Task objective — Looking at the records below, say how many lines include "global", and add nothing else.

Data extracts —
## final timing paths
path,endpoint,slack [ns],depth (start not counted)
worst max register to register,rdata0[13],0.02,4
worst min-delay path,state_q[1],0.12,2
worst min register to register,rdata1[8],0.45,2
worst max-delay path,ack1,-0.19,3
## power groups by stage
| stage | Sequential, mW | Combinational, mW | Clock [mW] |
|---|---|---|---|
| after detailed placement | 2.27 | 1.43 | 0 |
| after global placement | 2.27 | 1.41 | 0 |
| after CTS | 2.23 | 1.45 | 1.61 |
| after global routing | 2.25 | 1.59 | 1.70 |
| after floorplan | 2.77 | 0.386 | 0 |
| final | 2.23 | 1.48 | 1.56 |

Answer space — 2